パーツ取付・交換
更新日:2018.08.29 / 掲載日:2018.08.29
タイヤのプラットフォームとは?スリップサインとの違い
車の安全走行に欠かせない、需要な保安部品であるタイヤについて、皆さんはどれくらい知っていますか?万一の不慮の事故に備え、タイヤについての知識を深めることで、安全運転にも繋がることでしょう。ここではタイヤのプラットフォームとスリップサインについて解説します。

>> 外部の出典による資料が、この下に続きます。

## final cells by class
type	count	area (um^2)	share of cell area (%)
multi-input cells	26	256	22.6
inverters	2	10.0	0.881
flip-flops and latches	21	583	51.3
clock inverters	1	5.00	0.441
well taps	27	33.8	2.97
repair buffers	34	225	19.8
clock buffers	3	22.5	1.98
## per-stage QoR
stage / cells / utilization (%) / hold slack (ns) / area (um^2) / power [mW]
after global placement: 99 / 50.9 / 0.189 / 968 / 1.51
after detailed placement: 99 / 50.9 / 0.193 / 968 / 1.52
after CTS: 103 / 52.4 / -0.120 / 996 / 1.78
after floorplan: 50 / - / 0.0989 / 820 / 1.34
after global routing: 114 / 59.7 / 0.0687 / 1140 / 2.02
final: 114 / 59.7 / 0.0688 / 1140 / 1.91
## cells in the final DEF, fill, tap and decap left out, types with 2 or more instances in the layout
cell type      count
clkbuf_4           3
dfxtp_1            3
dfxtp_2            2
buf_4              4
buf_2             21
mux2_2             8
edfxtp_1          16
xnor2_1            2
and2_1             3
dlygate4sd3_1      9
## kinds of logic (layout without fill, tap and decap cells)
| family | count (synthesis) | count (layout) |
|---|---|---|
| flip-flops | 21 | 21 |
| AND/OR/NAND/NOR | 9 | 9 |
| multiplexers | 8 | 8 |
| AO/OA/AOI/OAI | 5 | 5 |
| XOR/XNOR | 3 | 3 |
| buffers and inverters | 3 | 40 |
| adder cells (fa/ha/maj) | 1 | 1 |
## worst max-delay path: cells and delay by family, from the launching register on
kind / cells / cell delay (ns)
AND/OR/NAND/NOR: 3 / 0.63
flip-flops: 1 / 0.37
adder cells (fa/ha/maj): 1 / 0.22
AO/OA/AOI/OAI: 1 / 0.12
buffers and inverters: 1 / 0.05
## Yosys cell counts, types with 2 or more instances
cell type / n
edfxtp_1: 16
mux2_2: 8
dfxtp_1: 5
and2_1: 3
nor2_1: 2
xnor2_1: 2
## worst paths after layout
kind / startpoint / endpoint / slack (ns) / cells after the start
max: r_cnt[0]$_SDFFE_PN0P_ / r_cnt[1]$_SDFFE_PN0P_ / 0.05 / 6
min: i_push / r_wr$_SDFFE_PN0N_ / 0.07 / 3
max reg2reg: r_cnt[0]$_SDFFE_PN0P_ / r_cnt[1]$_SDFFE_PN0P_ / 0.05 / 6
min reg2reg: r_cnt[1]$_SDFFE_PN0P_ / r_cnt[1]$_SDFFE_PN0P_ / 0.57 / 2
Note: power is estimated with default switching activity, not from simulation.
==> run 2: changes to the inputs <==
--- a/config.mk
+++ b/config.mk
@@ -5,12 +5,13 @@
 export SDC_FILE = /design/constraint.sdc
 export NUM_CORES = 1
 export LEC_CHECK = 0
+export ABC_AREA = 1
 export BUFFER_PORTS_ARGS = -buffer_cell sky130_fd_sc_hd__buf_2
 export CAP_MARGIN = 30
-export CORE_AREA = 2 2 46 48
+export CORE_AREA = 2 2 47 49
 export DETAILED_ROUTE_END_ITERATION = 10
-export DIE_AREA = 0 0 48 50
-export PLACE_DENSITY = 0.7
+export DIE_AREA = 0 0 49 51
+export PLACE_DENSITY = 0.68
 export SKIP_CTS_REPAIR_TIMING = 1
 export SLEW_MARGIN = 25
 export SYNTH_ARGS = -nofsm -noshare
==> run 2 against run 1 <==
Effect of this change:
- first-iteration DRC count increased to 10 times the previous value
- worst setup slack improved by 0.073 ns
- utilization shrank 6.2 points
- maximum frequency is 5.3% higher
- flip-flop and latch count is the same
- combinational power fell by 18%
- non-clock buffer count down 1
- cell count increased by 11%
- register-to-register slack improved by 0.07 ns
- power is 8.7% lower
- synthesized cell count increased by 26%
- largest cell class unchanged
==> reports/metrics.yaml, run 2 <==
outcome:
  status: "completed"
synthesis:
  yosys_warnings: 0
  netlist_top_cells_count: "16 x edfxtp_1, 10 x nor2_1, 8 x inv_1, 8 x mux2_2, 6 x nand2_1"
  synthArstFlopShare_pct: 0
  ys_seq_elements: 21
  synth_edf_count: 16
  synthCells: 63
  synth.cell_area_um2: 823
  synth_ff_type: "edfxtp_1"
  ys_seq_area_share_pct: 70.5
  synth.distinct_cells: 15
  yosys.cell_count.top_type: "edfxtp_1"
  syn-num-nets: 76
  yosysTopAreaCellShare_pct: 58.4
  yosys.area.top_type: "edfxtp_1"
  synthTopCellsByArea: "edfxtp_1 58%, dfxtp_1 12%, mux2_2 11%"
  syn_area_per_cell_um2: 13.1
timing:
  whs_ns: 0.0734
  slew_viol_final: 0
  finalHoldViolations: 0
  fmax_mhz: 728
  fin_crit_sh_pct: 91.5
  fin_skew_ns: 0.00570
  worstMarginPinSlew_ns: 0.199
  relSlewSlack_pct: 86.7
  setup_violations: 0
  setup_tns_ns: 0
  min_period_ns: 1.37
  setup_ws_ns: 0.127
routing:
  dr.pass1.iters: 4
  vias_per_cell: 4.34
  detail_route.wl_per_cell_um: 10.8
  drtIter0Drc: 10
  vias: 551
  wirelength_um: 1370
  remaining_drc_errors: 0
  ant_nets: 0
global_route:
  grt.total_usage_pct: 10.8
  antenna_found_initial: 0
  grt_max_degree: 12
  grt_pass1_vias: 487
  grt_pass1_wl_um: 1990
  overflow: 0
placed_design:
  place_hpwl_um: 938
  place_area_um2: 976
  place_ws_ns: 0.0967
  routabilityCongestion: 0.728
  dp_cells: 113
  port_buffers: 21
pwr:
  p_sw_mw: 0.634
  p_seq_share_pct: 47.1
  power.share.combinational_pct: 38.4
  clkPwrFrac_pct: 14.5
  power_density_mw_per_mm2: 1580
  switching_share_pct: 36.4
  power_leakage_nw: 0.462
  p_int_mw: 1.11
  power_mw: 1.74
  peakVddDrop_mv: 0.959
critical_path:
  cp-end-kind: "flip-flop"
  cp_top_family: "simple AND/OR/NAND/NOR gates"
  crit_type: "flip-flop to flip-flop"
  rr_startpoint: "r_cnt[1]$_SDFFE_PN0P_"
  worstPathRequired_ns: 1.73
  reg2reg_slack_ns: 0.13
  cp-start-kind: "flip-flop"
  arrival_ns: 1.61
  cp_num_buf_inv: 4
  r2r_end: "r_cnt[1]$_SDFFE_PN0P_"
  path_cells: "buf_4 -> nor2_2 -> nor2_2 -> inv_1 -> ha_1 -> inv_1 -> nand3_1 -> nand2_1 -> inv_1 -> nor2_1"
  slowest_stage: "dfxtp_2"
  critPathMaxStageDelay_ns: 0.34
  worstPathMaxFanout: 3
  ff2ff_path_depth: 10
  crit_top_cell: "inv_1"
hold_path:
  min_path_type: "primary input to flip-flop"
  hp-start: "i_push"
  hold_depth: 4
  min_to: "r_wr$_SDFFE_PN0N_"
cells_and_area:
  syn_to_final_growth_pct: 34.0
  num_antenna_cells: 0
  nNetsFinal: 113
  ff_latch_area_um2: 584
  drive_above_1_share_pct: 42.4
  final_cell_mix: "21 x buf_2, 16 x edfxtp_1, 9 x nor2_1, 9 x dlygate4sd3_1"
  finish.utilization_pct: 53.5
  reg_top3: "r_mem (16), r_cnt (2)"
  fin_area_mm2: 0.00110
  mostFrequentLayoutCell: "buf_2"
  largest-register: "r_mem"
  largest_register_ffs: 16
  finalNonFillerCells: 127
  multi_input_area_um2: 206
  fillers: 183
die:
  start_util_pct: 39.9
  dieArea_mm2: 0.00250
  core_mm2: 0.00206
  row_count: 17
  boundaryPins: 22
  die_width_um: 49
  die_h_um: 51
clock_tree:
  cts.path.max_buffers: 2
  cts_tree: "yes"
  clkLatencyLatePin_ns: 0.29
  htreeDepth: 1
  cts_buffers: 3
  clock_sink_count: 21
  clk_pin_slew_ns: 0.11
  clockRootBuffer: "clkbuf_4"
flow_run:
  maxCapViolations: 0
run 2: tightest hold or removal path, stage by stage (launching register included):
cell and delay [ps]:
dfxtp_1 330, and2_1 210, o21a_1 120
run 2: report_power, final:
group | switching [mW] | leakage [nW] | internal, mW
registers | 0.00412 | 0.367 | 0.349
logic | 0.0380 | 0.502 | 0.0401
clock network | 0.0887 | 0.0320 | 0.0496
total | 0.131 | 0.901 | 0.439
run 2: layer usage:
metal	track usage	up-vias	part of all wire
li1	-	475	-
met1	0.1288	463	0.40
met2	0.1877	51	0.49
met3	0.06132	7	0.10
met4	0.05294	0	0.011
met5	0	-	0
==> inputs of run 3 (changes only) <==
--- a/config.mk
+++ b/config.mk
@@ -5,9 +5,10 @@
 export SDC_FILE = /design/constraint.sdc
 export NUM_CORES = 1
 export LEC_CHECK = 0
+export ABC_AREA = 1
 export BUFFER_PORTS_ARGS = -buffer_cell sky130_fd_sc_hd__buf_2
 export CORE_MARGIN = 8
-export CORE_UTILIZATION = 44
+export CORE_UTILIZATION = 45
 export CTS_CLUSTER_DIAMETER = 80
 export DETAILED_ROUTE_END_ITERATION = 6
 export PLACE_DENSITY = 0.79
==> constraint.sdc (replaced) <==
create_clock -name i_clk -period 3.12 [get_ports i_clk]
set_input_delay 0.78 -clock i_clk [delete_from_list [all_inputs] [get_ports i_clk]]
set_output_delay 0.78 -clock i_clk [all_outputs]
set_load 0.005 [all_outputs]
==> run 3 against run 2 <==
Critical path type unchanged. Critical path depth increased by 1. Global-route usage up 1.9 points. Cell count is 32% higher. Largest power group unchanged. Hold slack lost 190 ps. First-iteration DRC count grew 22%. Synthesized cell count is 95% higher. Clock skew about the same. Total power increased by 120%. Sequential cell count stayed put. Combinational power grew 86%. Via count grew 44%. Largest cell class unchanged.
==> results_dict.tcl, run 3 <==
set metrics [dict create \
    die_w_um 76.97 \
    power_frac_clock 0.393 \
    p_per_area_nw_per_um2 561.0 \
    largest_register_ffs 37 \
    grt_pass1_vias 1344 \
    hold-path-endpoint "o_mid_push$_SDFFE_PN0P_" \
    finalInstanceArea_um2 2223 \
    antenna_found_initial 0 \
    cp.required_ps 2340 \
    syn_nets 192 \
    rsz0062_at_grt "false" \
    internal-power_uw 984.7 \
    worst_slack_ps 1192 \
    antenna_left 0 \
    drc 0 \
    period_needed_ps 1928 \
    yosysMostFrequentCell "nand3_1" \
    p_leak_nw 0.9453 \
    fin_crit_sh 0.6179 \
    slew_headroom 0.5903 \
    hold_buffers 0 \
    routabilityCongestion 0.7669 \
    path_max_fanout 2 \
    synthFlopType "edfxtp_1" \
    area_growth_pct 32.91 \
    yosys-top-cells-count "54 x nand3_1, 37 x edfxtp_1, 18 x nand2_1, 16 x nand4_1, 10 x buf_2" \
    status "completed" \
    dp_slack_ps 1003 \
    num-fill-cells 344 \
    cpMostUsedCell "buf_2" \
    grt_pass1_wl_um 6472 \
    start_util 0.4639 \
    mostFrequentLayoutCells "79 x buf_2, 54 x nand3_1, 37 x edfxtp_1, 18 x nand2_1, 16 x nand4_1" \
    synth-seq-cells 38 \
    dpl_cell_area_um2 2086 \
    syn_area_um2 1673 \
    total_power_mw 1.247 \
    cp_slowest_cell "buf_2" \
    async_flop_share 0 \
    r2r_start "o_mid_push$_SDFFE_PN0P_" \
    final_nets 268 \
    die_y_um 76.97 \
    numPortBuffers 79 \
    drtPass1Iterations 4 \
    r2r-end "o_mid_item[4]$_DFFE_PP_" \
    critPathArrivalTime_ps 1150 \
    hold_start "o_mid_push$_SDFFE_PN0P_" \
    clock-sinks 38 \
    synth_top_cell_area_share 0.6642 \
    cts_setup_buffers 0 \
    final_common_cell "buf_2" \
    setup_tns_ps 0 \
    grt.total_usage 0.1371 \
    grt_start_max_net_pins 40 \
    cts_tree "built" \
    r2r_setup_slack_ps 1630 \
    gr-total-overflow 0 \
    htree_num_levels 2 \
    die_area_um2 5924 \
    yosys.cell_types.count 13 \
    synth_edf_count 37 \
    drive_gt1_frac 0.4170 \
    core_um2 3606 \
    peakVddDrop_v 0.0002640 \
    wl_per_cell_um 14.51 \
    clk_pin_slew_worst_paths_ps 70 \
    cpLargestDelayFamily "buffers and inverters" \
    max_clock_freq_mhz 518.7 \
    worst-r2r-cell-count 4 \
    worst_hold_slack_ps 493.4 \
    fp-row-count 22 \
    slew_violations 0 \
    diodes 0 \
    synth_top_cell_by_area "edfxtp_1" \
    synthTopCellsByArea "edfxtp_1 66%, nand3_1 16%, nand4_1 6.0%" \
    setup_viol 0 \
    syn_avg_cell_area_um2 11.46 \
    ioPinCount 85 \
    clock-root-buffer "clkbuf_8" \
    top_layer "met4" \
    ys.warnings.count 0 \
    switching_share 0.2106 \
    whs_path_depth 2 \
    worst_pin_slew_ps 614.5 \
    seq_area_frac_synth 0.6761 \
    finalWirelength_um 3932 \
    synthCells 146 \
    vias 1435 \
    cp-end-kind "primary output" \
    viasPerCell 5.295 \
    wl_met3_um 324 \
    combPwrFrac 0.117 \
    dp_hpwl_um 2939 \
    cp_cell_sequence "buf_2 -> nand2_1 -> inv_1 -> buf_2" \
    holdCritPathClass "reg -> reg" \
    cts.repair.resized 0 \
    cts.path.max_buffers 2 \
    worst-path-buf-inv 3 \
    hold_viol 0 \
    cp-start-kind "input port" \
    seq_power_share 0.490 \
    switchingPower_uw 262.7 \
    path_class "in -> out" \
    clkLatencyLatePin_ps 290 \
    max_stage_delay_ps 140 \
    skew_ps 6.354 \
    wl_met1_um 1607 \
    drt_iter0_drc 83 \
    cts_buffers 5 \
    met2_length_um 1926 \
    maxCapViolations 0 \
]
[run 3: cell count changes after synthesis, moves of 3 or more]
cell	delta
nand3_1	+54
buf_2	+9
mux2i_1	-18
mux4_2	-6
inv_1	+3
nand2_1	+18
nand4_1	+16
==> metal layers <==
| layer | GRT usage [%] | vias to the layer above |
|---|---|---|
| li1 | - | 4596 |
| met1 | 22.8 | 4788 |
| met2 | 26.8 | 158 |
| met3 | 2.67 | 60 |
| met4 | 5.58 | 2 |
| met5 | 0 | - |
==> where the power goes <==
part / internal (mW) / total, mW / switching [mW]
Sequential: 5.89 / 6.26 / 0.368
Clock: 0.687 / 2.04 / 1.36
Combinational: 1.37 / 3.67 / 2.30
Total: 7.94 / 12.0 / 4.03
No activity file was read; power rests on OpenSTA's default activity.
[src/design/double_prefix_hash_substring_query_defines.svh]
// Assertion macros used by the double prefix hash top level.
`ifndef DOUBLE_PREFIX_HASH_SUBSTRING_QUERY_DEFINES_SVH
`define DOUBLE_PREFIX_HASH_SUBSTRING_QUERY_DEFINES_SVH

// Same-cycle implication, sampled on clk, off while rst_n is low.
`define DPHS_ASSERT_IMP(lbl, ante, cons, msg) \
    lbl: assert property (@(posedge clk) disable iff (!rst_n) (ante) |-> (cons)) \
        else $error(msg);

// Next-cycle implication, sampled on clk, off while rst_n is low.
`define DPHS_ASSERT_NXT(lbl, ante, cons, msg) \
    lbl: assert property (@(posedge clk) disable iff (!rst_n) (ante) |=> (cons)) \
        else $error(msg);

`endif

[src/design/dphs_pkg.sv]
// Shared widths, moduli, codes and types of the double prefix hash block.
package dphs_pkg;

    localparam int HASH_W    = 30;
    localparam int CH_W      = 7;
    localparam int IDX_W     = 12;
    localparam int CFG_IDX_W = 1;

    localparam int unsigned DPHS_MAX_LEN = 4096;

    localparam logic [HASH_W-1:0] MOD_A       = 30'd1000000009;
    localparam logic [HASH_W-1:0] MOD_B       = 30'd1000000007;
    localparam logic [HASH_W-1:0] BASE_A_RST  = 30'd31;
    localparam logic [HASH_W-1:0] BASE_B_RST  = 30'd1337;
    localparam logic [HASH_W-1:0] LETTER_OFS  = 30'd96;
    localparam logic [HASH_W-1:0] HASH_ONE    = 30'd1;

    localparam logic OP_APPEND = 1'b0;
    localparam logic OP_QUERY  = 1'b1;

    localparam logic [CFG_IDX_W-1:0] REG_BASE_A = 1'b0;
    localparam logic [CFG_IDX_W-1:0] REG_BASE_B = 1'b1;

    typedef enum logic [6:0] {
        S_IDLE   = 7'b0000001,
        S_READ_E = 7'b0000010,
        S_READ_S = 7'b0000100,
        S_LOAD   = 7'b0001000,
        S_MUL    = 7'b0010000,
        S_WRITE  = 7'b0100000,
        S_OUT    = 7'b1000000
    } state_t;

endpackage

「スリップサインが出たらタイヤ交換」という認識をしている方は多くいらっしゃるかと思いますが、実際、どんなサインなのか、どこについているのか、どう見るのか、まで理解している人は少ないのではないでしょうか。スリップサインは、タイヤのトレッド溝の部分にある「タイヤの使用限界を表す目安」です。通常、トレッド面の4~9ヵ所に設置され、日本では法律(道路運送車両に関する保安基準第9条)で「いずれの部分においても1.6mm以上の深さを有すること」と明記されています。
その基準となる「1.6mm」を判断する為の目安となる印が「スリップサイン」です。タイヤの側面をよく見ると、△の印が何ヶ所かについています。その印がある箇所のトレッドの溝を見ると、1部分が浅くなっているのがわかると思います。これがスリップサインであり、この箇所だけ高さ1.6mmになっています。タイヤが擦り減ってこのスリップサインと同じ深さ(高さ)になると、使用限界値である1.6mmというわけです。スリップサインが出たら「タイヤを交換した方がいい」のではなく「タイヤを交換しなければならない」印として認識してください。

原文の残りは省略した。